== Collected data ==
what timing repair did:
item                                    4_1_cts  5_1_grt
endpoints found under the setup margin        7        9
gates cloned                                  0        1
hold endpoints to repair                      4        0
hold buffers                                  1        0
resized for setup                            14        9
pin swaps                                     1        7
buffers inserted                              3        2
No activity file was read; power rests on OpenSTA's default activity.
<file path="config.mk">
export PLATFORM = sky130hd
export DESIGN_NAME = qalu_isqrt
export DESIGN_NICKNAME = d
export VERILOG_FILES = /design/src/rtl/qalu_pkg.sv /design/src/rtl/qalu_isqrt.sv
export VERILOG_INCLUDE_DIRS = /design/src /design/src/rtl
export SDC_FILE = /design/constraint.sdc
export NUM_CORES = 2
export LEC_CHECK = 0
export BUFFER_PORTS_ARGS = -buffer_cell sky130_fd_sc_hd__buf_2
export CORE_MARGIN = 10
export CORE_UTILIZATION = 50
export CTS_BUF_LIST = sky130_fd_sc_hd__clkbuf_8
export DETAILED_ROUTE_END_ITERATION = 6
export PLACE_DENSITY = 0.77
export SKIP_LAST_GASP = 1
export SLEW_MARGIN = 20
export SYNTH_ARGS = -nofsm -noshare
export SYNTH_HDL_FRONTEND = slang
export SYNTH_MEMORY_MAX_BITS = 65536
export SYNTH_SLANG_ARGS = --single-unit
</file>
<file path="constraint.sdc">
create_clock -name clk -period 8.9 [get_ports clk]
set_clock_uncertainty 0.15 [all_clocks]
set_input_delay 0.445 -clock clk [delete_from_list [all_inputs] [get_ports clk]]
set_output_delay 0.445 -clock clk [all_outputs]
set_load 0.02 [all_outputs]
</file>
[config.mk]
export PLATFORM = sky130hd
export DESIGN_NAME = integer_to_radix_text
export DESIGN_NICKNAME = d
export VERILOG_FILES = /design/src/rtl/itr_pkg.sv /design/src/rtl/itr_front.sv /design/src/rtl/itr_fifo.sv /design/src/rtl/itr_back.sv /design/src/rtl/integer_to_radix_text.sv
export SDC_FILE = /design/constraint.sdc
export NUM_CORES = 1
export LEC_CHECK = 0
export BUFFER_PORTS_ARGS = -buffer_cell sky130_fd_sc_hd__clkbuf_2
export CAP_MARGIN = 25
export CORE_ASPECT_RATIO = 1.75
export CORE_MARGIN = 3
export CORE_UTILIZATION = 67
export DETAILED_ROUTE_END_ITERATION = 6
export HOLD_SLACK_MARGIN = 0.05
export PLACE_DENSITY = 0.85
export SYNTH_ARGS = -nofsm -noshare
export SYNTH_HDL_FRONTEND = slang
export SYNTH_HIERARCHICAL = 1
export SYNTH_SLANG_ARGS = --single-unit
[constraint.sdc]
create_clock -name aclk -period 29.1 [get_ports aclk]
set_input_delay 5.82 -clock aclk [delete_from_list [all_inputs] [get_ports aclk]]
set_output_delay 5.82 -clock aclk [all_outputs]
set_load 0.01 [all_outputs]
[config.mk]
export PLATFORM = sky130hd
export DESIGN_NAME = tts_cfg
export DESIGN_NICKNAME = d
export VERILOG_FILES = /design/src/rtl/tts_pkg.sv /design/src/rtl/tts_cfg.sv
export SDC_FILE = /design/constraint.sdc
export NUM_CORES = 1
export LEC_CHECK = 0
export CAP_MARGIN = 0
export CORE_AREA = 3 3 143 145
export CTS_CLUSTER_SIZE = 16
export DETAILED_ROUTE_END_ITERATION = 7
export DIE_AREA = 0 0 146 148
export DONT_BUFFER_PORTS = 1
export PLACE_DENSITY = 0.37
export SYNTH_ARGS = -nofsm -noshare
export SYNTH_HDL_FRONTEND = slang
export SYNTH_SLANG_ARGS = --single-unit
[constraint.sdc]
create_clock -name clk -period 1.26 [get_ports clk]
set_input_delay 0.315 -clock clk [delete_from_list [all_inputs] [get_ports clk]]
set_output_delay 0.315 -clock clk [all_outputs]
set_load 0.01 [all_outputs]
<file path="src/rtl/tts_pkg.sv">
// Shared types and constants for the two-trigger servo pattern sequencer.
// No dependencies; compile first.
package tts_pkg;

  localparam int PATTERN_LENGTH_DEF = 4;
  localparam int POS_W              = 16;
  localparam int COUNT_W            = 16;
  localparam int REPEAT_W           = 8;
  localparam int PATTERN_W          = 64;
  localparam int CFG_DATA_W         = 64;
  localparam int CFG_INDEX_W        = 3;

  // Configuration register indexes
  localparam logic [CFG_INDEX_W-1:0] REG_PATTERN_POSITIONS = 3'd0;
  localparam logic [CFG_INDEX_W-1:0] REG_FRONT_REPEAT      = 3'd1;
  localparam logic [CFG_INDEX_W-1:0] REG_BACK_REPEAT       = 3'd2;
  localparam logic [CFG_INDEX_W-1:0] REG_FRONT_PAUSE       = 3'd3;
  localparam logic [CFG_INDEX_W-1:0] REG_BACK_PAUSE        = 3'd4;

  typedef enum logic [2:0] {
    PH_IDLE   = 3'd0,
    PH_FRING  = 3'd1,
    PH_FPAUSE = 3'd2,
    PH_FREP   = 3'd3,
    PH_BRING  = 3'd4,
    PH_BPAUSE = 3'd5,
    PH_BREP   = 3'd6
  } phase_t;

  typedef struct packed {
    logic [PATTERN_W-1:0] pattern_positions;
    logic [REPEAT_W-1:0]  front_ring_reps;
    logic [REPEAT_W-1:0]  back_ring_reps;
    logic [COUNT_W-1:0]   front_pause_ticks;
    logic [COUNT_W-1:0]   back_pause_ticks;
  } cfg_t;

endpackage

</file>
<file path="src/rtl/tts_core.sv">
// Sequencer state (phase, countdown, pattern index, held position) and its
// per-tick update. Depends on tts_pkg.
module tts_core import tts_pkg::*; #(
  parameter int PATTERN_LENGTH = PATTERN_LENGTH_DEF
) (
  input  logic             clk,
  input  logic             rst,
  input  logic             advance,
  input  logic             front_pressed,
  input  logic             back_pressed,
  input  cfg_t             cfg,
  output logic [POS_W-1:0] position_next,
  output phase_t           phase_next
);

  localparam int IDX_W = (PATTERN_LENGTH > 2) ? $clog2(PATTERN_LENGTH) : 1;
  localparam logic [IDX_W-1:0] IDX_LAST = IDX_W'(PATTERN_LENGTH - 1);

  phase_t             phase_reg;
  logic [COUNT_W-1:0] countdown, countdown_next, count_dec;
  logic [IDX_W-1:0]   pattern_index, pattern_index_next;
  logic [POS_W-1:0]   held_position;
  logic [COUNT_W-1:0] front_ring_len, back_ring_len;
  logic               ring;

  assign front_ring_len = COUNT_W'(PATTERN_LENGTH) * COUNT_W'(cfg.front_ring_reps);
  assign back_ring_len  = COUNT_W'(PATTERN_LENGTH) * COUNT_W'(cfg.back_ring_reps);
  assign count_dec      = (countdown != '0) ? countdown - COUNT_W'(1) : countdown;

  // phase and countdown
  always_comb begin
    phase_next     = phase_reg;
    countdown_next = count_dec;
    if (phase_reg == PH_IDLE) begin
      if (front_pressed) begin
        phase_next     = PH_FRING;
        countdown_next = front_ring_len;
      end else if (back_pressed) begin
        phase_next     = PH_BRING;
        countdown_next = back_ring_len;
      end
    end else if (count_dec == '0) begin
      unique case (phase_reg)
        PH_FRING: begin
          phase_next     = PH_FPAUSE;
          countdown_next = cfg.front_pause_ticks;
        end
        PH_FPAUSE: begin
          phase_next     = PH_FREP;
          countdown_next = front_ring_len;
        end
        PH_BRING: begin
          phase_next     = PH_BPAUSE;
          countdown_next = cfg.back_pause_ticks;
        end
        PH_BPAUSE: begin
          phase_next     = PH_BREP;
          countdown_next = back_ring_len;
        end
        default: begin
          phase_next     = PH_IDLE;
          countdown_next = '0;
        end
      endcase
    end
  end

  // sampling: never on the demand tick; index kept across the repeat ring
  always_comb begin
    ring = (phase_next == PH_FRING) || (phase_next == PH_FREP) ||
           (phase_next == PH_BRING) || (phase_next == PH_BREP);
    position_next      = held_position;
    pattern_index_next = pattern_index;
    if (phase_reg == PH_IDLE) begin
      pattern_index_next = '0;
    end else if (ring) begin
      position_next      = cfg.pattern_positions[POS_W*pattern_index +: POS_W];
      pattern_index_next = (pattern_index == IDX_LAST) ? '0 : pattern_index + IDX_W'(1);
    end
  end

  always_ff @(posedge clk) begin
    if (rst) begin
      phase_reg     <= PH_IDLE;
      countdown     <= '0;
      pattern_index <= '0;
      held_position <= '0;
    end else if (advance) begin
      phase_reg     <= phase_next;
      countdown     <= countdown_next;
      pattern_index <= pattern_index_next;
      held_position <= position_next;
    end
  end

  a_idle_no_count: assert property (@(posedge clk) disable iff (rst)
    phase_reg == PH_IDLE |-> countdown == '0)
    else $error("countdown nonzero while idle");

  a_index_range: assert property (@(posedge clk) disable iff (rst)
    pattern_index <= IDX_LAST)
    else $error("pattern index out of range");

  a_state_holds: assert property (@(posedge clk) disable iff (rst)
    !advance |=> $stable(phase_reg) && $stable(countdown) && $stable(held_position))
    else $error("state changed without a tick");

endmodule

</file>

== Work to be completed ==
Search the entries for the word "assign". Copy every line where it occurs.

== Written solution ==
  assign front_ring_len = COUNT_W'(PATTERN_LENGTH) * COUNT_W'(cfg.front_ring_reps);
  assign back_ring_len  = COUNT_W'(PATTERN_LENGTH) * COUNT_W'(cfg.back_ring_reps);
  assign count_dec      = (countdown != '0) ? countdown - COUNT_W'(1) : countdown;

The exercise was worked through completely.